◆ TASK INSTRUCTIONS ◆
Each line of the records below that holds "part" should be returned.
(Beginning of RECORDED DATA)
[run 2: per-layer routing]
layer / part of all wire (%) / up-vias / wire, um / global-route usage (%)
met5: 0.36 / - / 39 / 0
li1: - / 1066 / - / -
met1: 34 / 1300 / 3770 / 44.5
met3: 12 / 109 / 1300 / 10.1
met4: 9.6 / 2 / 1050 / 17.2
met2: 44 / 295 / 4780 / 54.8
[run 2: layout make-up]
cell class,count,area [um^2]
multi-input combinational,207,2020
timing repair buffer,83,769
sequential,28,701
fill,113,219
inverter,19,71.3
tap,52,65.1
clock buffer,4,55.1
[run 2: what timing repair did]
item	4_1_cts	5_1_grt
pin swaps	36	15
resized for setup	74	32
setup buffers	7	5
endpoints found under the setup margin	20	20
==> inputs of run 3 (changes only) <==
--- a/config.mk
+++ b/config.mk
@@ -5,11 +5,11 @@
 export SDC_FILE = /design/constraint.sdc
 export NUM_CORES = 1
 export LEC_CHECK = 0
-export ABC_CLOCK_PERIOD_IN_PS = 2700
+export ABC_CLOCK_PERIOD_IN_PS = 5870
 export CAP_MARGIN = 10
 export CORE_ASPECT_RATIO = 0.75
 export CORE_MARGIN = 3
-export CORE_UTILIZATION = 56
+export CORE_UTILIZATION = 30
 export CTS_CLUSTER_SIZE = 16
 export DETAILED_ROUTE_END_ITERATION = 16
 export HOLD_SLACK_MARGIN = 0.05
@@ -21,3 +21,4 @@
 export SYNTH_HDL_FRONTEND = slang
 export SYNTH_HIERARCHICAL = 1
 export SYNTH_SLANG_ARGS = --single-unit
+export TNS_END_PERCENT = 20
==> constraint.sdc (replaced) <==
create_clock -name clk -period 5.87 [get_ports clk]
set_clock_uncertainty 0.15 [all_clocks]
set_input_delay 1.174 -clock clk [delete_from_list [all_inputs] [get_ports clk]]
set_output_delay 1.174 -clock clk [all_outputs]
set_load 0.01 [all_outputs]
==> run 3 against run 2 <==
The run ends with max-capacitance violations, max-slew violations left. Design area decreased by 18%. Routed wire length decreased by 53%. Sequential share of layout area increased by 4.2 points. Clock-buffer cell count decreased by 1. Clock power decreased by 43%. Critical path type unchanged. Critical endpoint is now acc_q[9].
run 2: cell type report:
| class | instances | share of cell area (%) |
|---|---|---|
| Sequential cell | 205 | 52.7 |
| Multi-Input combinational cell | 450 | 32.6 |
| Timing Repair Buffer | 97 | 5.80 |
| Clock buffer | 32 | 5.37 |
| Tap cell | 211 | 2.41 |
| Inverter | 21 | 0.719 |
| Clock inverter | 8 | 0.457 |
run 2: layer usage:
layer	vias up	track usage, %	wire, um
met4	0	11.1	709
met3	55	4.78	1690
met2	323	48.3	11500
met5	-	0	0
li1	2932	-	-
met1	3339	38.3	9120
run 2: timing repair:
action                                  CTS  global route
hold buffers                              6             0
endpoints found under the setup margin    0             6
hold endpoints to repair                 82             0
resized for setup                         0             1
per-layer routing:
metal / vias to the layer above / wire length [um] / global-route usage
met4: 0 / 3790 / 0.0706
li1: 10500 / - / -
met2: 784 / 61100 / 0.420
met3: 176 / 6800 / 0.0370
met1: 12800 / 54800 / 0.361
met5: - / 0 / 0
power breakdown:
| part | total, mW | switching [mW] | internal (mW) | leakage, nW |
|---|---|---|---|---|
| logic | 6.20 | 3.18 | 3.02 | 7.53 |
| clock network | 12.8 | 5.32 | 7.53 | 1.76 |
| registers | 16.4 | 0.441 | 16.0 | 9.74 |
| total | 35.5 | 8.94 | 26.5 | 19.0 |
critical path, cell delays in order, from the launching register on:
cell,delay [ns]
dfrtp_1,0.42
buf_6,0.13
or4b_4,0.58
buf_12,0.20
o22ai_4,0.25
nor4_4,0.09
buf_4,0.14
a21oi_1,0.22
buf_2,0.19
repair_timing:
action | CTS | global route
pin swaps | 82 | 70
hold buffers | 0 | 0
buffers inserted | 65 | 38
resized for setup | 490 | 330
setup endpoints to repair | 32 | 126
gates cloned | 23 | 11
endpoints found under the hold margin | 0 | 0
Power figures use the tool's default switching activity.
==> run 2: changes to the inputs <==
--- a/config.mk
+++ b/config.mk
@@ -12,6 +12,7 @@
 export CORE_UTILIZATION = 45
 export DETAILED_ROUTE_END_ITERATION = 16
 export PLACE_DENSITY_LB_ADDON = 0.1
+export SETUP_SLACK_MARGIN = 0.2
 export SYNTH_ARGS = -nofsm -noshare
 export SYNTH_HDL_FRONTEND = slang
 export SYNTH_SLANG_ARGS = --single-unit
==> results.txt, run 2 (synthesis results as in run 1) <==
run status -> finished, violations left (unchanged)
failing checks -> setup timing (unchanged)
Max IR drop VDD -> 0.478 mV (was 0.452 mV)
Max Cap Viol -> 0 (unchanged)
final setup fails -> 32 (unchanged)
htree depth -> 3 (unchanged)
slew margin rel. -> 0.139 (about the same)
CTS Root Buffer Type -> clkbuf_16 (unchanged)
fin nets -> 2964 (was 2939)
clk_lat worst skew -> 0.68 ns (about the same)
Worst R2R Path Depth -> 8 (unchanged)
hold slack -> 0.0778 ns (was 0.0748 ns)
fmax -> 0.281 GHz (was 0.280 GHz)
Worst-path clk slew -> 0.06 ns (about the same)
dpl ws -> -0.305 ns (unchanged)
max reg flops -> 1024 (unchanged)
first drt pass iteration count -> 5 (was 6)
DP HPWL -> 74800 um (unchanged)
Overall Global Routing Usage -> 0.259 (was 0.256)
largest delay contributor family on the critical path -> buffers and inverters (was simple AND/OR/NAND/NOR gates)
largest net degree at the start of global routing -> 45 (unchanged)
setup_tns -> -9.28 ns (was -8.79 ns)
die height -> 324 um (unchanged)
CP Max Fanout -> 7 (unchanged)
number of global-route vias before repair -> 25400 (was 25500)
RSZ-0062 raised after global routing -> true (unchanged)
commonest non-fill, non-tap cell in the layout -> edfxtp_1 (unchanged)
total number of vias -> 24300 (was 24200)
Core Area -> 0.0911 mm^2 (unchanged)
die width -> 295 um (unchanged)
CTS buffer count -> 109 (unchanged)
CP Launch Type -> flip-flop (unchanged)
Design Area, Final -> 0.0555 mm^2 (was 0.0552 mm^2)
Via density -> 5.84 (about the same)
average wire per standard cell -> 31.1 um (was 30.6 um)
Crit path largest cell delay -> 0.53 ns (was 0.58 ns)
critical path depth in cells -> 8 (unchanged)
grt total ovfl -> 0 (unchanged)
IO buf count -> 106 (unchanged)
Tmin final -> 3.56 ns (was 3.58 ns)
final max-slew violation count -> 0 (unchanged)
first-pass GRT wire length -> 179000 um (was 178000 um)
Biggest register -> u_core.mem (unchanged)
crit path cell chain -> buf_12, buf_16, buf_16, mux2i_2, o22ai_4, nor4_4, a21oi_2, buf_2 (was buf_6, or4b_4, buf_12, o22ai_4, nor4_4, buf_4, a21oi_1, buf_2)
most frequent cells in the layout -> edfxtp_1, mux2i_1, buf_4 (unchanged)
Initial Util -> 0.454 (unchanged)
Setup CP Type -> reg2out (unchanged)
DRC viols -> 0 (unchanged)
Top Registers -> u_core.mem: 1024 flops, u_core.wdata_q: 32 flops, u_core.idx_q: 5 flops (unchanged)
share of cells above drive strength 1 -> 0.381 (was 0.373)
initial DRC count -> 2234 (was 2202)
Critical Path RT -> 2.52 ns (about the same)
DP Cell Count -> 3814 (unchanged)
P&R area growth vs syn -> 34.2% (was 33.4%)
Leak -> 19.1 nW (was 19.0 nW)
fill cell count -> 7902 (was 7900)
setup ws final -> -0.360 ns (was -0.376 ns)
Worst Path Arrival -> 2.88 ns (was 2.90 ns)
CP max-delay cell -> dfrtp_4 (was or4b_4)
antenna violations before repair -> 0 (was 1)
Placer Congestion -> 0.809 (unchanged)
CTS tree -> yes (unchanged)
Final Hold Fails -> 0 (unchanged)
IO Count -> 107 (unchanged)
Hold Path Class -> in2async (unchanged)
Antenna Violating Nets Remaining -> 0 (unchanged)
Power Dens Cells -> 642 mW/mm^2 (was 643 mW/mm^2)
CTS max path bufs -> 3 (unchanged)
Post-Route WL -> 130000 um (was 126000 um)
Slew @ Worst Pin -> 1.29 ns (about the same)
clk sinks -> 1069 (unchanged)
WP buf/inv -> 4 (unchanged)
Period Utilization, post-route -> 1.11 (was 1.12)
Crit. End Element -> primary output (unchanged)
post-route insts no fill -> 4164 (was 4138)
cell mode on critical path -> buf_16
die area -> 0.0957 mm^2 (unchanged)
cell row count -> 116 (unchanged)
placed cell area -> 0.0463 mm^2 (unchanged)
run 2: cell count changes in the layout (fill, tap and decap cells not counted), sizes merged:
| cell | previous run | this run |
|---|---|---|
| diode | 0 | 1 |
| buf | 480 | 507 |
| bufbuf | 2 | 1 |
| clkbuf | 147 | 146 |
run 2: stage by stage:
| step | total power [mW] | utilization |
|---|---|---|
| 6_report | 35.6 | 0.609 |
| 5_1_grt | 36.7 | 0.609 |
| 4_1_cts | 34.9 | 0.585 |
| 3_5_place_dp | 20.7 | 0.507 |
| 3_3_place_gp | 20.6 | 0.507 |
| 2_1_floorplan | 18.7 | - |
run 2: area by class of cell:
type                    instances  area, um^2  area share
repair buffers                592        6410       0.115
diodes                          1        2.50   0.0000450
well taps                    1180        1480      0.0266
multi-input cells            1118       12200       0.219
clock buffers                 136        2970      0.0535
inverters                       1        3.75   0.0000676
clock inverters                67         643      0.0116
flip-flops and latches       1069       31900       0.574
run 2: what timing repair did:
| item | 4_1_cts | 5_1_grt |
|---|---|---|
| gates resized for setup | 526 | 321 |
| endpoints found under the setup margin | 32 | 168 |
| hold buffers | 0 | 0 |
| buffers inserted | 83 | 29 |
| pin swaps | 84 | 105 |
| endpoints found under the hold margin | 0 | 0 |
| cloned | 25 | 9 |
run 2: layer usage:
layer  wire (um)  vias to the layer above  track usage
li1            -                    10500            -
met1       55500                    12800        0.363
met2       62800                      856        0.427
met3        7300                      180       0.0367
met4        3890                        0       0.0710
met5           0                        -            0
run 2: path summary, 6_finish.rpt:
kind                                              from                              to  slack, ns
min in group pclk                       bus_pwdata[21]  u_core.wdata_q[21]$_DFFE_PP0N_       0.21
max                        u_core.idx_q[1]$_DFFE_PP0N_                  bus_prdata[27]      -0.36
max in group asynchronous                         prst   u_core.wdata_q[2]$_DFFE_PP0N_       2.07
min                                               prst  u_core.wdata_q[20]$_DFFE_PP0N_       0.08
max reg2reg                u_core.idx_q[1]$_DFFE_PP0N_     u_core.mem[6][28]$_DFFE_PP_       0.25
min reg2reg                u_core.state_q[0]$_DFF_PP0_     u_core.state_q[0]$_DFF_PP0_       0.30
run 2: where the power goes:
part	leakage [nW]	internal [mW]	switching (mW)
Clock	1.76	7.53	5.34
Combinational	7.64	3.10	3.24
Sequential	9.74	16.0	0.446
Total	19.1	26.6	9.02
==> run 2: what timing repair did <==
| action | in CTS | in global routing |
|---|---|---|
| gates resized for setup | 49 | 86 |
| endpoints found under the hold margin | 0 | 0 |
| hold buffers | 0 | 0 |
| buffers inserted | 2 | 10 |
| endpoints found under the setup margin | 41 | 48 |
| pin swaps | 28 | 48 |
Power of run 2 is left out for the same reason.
## src/rtl/cpu_types_pkg.sv

```systemverilog
// cpu_types_pkg: shared CPU datapath types, including the instruction-cache
// frame/state types and the default cache depth.
//   word_t          32-bit machine word
//   icache_tag_t    tag field sized for the smallest supported cache (2 sets)
//   icache_frame_t  one direct-mapped frame: valid, tag, data word
//   icache_state_t  IDLE / FETCH controller states
package cpu_types_pkg;

    typedef logic [31:0] word_t;

    localparam int ICACHE_SETS = 16;
    // 2 sets leaves 32-3 = 29 tag bits; deeper caches zero-extend into this.
    localparam int ICACHE_TAGW = 29;

    typedef logic [ICACHE_TAGW-1:0] icache_tag_t;

    typedef struct packed {
        logic        valid;
        icache_tag_t tag;
        word_t       data;
    } icache_frame_t;

    typedef enum logic {
        IDLE  = 1'b0,
        FETCH = 1'b1
    } icache_state_t;

endpackage

```

## src/rtl/icache.sv

```systemverilog
// icache: direct-mapped, one-word-per-frame instruction cache.
// Hits are answered combinationally; a miss moves to FETCH and reads the word
// from memory_control, writes the frame, then returns to IDLE so that the
// replayed request hits on the following cycle.
// Ports:
//   CLK, nRST            clock, synchronous active-low reset
//   imemREN, imemaddr    datapath fetch request / byte address
//   flush                invalidate every frame (also aborts a fill)
//   ihit, imemload       instruction valid / instruction word to datapath
//   iREN, iaddr          fill read request / word-aligned address to memory
//   iwait, iload         memory stall (0 = iload valid) / fill data
module icache
    import cpu_types_pkg::*;
#(
    parameter int NSETS = ICACHE_SETS
) (
    input  logic  CLK,
    input  logic  nRST,
    input  logic  imemREN,
    input  word_t imemaddr,
    input  logic  flush,
    output logic  ihit,
    output word_t imemload,
    output logic  iREN,
    output word_t iaddr,
    input  logic  iwait,
    input  word_t iload
);

    localparam int IDX = $clog2(NSETS);

    icache_frame_t frames_q [NSETS];
    icache_state_t state_q;
    word_t         fill_q;
    logic          iren_q;
    word_t         iaddr_q;

    logic [IDX-1:0] req_idx, fill_idx;
    icache_tag_t    req_tag, fill_tag;
    logic           hit;

    assign req_idx  = imemaddr[IDX+1:2];
    assign req_tag  = icache_tag_t'(imemaddr >> (IDX + 2));
    assign fill_idx = fill_q[IDX+1:2];
    assign fill_tag = icache_tag_t'(fill_q >> (IDX + 2));

    // nRST gating keeps ihit low during the reset cycle itself, before the
    // valid bits have been cleared by the first reset edge.
    assign hit = nRST && (state_q == IDLE) && imemREN && !flush &&
                 frames_q[req_idx].valid && (frames_q[req_idx].tag == req_tag);

    assign ihit     = hit;
    assign imemload = hit ? frames_q[req_idx].data : '0;
    assign iREN     = iren_q;
    assign iaddr    = iaddr_q;

    // Tag/data fields are never reset; only valid bits carry meaning.
    always_ff @(posedge CLK) begin
        if (!nRST) begin
            state_q <= IDLE;
            fill_q  <= '0;
            iren_q  <= 1'b0;
            iaddr_q <= '0;
            for (int i = 0; i < NSETS; i++) frames_q[i].valid <= 1'b0;
        end else begin
            case (state_q)
                IDLE: begin
                    if (flush) begin
                        for (int i = 0; i < NSETS; i++) frames_q[i].valid <= 1'b0;
                    end else if (imemREN && !hit) begin
                        state_q <= FETCH;
                        fill_q  <= {imemaddr[31:2], 2'b00};
                        iren_q  <= 1'b1;
                        iaddr_q <= {imemaddr[31:2], 2'b00};
                    end
                end
                FETCH: begin
                    // flush wins over a completing fill: nothing is written.
                    if (flush) begin
                        for (int i = 0; i < NSETS; i++) frames_q[i].valid <= 1'b0;
                        state_q <= IDLE;
                        iren_q  <= 1'b0;
                        iaddr_q <= '0;
                    end else if (!iwait) begin
                        frames_q[fill_idx] <= '{valid: 1'b1, tag: fill_tag, data: iload};
                        state_q <= IDLE;
                        iren_q  <= 1'b0;
                        iaddr_q <= '0;
                    end
                end
                default: state_q <= IDLE;
            endcase
        end
    end

endmodule

```

## config.mk

```make
export PLATFORM = sky130hd
export DESIGN_NAME = icache
export DESIGN_NICKNAME = d
export VERILOG_FILES = /design/src/rtl/cpu_types_pkg.sv /design/src/rtl/icache.sv
export SDC_FILE = /design/constraint.sdc
export NUM_CORES = 1
export LEC_CHECK = 0
export CORE_MARGIN = 10
export CORE_UTILIZATION = 25
export DETAILED_ROUTE_END_ITERATION = 8
export PLACE_DENSITY_LB_ADDON = 0.1
export SLEW_MARGIN = 0
export SYNTH_ARGS = -nofsm -noshare
export SYNTH_HDL_FRONTEND = slang
export SYNTH_SLANG_ARGS = --single-unit
```

## constraint.sdc

```tcl
create_clock -name CLK -period 8.8 [get_ports CLK]
set_input_delay 1.32 -clock CLK [delete_from_list [all_inputs] [get_ports CLK]]
set_output_delay 1.32 -clock CLK [all_outputs]
set_load 0.05 [all_outputs]
```

==> report_table.html <==
<table>
<tr><th>Metric</th><th>Value</th></tr>
<tr><th colspan="2">STA</th></tr>
<tr><td>Layout Skew</td><td>27.13 ps</td></tr>
<tr><td>Worst slew margin</td><td>0.2846</td></tr>
<tr><td>Measured slew at the worst slew-check pin</td><td>1070 ps</td></tr>
<tr><td>RSZ-0062 raised after global routing</td><td>no</td></tr>
<tr><td>Finish-stage setup viols</td><td>0</td></tr>
<tr><td>Setup TNS after final layout</td><td>0 ps</td></tr>
<tr><td>Peak Freq</td><td>between 0.1 and 0.15 GHz</td></tr>
<tr><td>Hold violation total from the final report</td><td>0</td></tr>
<tr><td>Final number of max-transition violations</td><td>0</td></tr>
<tr><td>Final worst-path cycle share</td><td>0.8469</td></tr>
<tr><td>Min Clock Period, post-route</td><td>7453 ps</td></tr>
<tr><th colspan="2">Die</th></tr>
<tr><td># rows</td><td>144</td></tr>
<tr><td>Core region area</td><td>154,600 sq um</td></tr>
<tr><td>Area enclosed by the die boundary</td><td>172,400 sq um</td></tr>
<tr><td>Starting density of the core</td><td>0.2525</td></tr>
<tr><td>I/O pin count</td><td>135</td></tr>
<tr><td>Die height</td><td>415.2 um</td></tr>
<tr><td>Die width</td><td>between 400 and 500 um</td></tr>
<tr><th colspan="2">CTS</th></tr>
<tr><td>Clock root cell</td><td>clkbuf_16</td></tr>
<tr><td>Clock-pin slew on the worst setup and hold paths</td><td>60 ps</td></tr>
<tr><td>Total clock buffers created by CTS</td><td>112</td></tr>
<tr><td>Sink Count</td><td>slightly above 1,000</td></tr>
<tr><td>Number of H-tree branching levels</td><td>3</td></tr>
<tr><td>Post-cts hold buffer count</td><td>0</td></tr>
<tr><td>Insertion delay of the later-clocked pin in the worst-skew pair</td><td>730 ps</td></tr>
<tr><td>Postcts setup bufs</td><td>0</td></tr>
<tr><td>Resized Gates After CTS</td><td>0</td></tr>
<tr><td>Max Buffers Root-to-Sink</td><td>3</td></tr>
<tr><td>TritonCTS clock tree</td><td>built</td></tr>
<tr><th colspan="2">Hold path</th></tr>
<tr><td>Hold depth</td><td>2</td></tr>
<tr><td>Launch instance of the worst min-delay path</td><td>iaddr[10]</td></tr>
<tr><td>Hold Crit Class</td><td>flop to flop</td></tr>
<tr><td>Endpoint, Worst Hold</td><td>iaddr[10]</td></tr>
<tr><th colspan="2">Pwr</th></tr>
<tr><td>Maximum VDD drop</td><td>0.0001419 V</td></tr>
<tr><td>Proportion of power drawn by combinational gates</td><td>0.046</td></tr>
<tr><td>Pwr/cell area</td><td>223.5 nW/um^2</td></tr>
<tr><td>Cell internal pwr</td><td>approximately 8.2 mW</td></tr>
<tr><td>P_leak</td><td>14.49 nW</td></tr>
<tr><td>Share of power burned in the clock network</td><td>0.447</td></tr>
<tr><td>Total net switching power</td><td>2.230 mW</td></tr>
<tr><td>Share of power burned in registers</td><td>0.506</td></tr>
<tr><td>Sw Ratio</td><td>0.2143</td></tr>
<tr><td>Final total power</td><td>10.41 mW</td></tr>
<tr><th colspan="2">Layout</th></tr>
<tr><td>Most common cell after layout, fill and taps aside</td><td>edfxtp_1</td></tr>
<tr><td>Commonest cells after routing, fill and taps aside</td><td>edfxtp_1, mux4_2, clkdlybuf4s50_1</td></tr>
<tr><td>Ratio of cells with drive above 1 in the final layout</td><td>0.2264</td></tr>
<tr><td>Fill count</td><td>15,070</td></tr>
<tr><td>Final net count</td><td>2,138</td></tr>
<tr><td>Number of standard cells in the final layout excluding fillers</td><td>4,209</td></tr>
<tr><td>Layout area overhead</td><td>19.27%</td></tr>
<tr><th colspan="2">Flow run</th></tr>
<tr><td>Number of max-cap violations</td><td>0</td></tr>
<tr><th colspan="2">Global routing</th></tr>
<tr><td>Number of antenna violations at the first check in global routing</td><td>7</td></tr>
<tr><td>Gr ovfl total</td><td>0</td></tr>
<tr><td>Wire length of the first global-routing pass</td><td>158,800 um</td></tr>
<tr><td>Largest net degree at the start of global routing</td><td>101</td></tr>
<tr><td>Global Route Usage Sum</td><td>0.1279</td></tr>
<tr><td>Via count of the first global-routing pass</td><td>20,660</td></tr>
<tr><th colspan="2">Critical path</th></tr>
<tr><td>Critical Path RT</td><td>7480 ps</td></tr>
<tr><td>Startpoint types</td><td>input pin</td></tr>
<tr><td>Worst Path Max Fanout</td><td>83</td></tr>
<tr><td>Crit-path cells</td><td>buf_8, buf_4, mux4_2, mux2i_1, xnor2_1, nand3_1, or3_1, a222oi_1, buf_4, nand3_2, buf_4, nor2b_1, clkdlybuf4s50_1</td></tr>
<tr><td>Logic depth of the worst register-to-register path</td><td>9</td></tr>
<tr><td>Destination of the worst register-to-register timing path</td><td>state_q</td></tr>
<tr><td>Worst r2r src</td><td>frames_q[15][53]</td></tr>
<tr><td>Maximum cell stage delay along the critical path</td><td>840 ps</td></tr>
<tr><td>Most numerous cell on the critical path</td><td>buf_4</td></tr>
<tr><td>Data arrival time of the critical path</td><td>6130 ps</td></tr>
<tr><td>FF-to-FF setup slack</td><td>4830 ps</td></tr>
<tr><td>Worst setup EP type</td><td>primary output</td></tr>
<tr><td>Slowest CP cell</td><td>clkdlybuf4s50_1</td></tr>
<tr><td>CP Class</td><td>input pin to primary output</td></tr>
<tr><th colspan="2">Yosys</th></tr>
<tr><td>Number of enable-type register cells in the synthesized netlist</td><td>928</td></tr>
<tr><td>Post-synthesis area per instance</td><td>~21 sq um</td></tr>
<tr><td>Fraction of the yosys area taken by sequential cells</td><td>0.7539</td></tr>
<tr><td>Number of register bits inferred by synthesis</td><td>~1,000</td></tr>
<tr><td>Share of the synthesized area in the top cell type</td><td>0.7139</td></tr>
<tr><td>Share of async-settable or async-resettable flops after synthesis</td><td>0</td></tr>
<tr><td>Top area cells in the synthesized netlist</td><td>edfxtp_1, mux4_2, dfxtp_1</td></tr>
<tr><td>Number of distinct standard cells referenced by the synthesized netlist</td><td>58</td></tr>
<tr><td>Most used flip-flop cell after synthesis</td><td>edfxtp_1</td></tr>
<tr><td>Warnings, synthesis</td><td>0</td></tr>
<tr><td>Post-Synthesis Cells</td><td>1,872</td></tr>
<tr><td>Biggest area consumer among synthesized cells</td><td>edfxtp_1</td></tr>
<tr><td>Post-synthesis cell area</td><td>39,040 sq um</td></tr>
<tr><th colspan="2">Place</th></tr>
<tr><td>Placed Cells</td><td>roughly 4,000</td></tr>
<tr><td>Port Buffer Count</td><td>130</td></tr>
<tr><td>Post-detail-place hpwl</td><td>61,150 um</td></tr>
<tr><td>Weighted congestion at the end of routability-driven global placement</td><td>about 0.70</td></tr>
<tr><th colspan="2">Route</th></tr>
<tr><td>Residual DRC count</td><td>0</td></tr>
<tr><td>WL/cell</td><td>26.64 um</td></tr>
<tr><td>Number of nets still failing antenna checks after routing</td><td>0</td></tr>
<tr><td>Detailed-route via count</td><td>18,890</td></tr>
<tr><td>Overall routed net length</td><td>112,100 um</td></tr>
<tr><td>Number of iterations in the first detailed-routing pass</td><td>5</td></tr>
<tr><td>Initial detailed-routing violation count</td><td>1,156</td></tr>
<tr><td>Detailed-route vias per instance</td><td>4.487</td></tr>
<tr><th colspan="2">Run status</th></tr>
<tr><td>Outcome</td><td>finished clean</td></tr>
</table>
[state kept, by name (all words and copies together) (netlist names)]
register  cells
fill_q       30
frames_q    944
iREN          1
iaddr        30
state_q       1
[synthesized netlist by cell type (all sizes together), types with 4 or more instances]
library cell,count
a21o,18
mux4,245
a22oi,16
nand2b,7
nor2,22
nor3,5
clkbuf,38
edfxtp,928
a31oi,8
a21oi,10
nand2,80
o21ai,7
dfxtp,78
and3,5
o22ai,4
nand3b,6
xor2,12
mux2i,98
nor2b,39
a22o,4
inv,70
o211ai,4
buf,61
xnor2,17
mux2,10
nand3,10
o2bb2ai,30
[power groups by stage]
stage | sequential [mW] | combinational, mW | clock (mW)
6_report | 5.27 | 0.483 | 4.65
5_1_grt | 5.27 | 0.524 | 5.00
4_1_cts | 5.27 | 0.502 | 4.81
3_5_place_dp | 5.37 | 0.500 | 0
3_3_place_gp | 5.37 | 0.497 | 0
2_1_floorplan | 5.38 | 0.278 | 0
[how the worst max path moves through the flow]
stage           startpoint  depth (start not counted)        endpoint
2_1_floorplan         nRST                          6  frames_q[0][0]
3_3_place_gp   imemaddr[4]                         13    imemload[17]
3_5_place_dp   imemaddr[3]                         12    imemload[13]
4_1_cts        imemaddr[3]                         12    imemload[13]
5_1_grt        imemaddr[4]                         13    imemload[16]
6_report       imemaddr[4]                         13     imemload[2]
[layout make-up]
cell class              count  area, sq um  area share
flip-flops and latches   1006        29430      0.6321
repair buffers            181         1749     0.03757
clock inverters            67        689.4     0.01481
multi-input cells         698         8924      0.1917
diodes                      1        2.502  0.00005375
clock buffers             142         2947     0.06329
well taps                2044         2557     0.05493
inverters                  70        262.8    0.005643
[layer usage]
layer  GRT usage  wire, um  vias to the layer above
met5           0        20                        -
met4     0.02729      2136                        4
met3     0.02363      3804                      141
met2      0.2202     56100                      324
met1      0.1673     50070                    10350
li1            -         -                     8066
[worst max-delay path: cells and delay by family]
family / cells / cell delay [ps]
AO/OA/AOI/OAI: 1 / 370
XOR/XNOR: 1 / 240
buffers and inverters: 5 / 2520
multiplexers: 2 / 700
AND/OR/NAND/NOR: 4 / 760
[logic make-up after synthesis]
logic type             after synthesis  share of synthesized area
flip-flops                        1006                     0.7539
AO/OA/AOI/OAI                      128                    0.02516
XOR/XNOR                            29                   0.006507
other                                1                 0.00009606
AND/OR/NAND/NOR                    186                    0.02365
buffers and inverters              169                    0.02135
multiplexers                       353                     0.1694
[per-stage QoR]
step,setup WS (ps),utilization,hold slack (ps),instance area [sq um]
2_1_floorplan,1752,-,421.0,39040
3_3_place_gp,1266,0.2776,427.1,42920
3_5_place_dp,1198,0.2776,437.5,42920
4_1_cts,1181,0.3012,448.5,46560
5_1_grt,1028,0.3012,464.8,46560
6_report,1347,0.3012,444.6,46560
No activity file was read; power rests on OpenSTA's default activity.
(End of RECORDED DATA)
◆ SOLVED EXERCISE ◆
layer / part of all wire (%) / up-vias / wire, um / global-route usage (%)
| part | total, mW | switching [mW] | internal (mW) | leakage, nW |
part	leakage [nW]	internal [mW]	switching (mW)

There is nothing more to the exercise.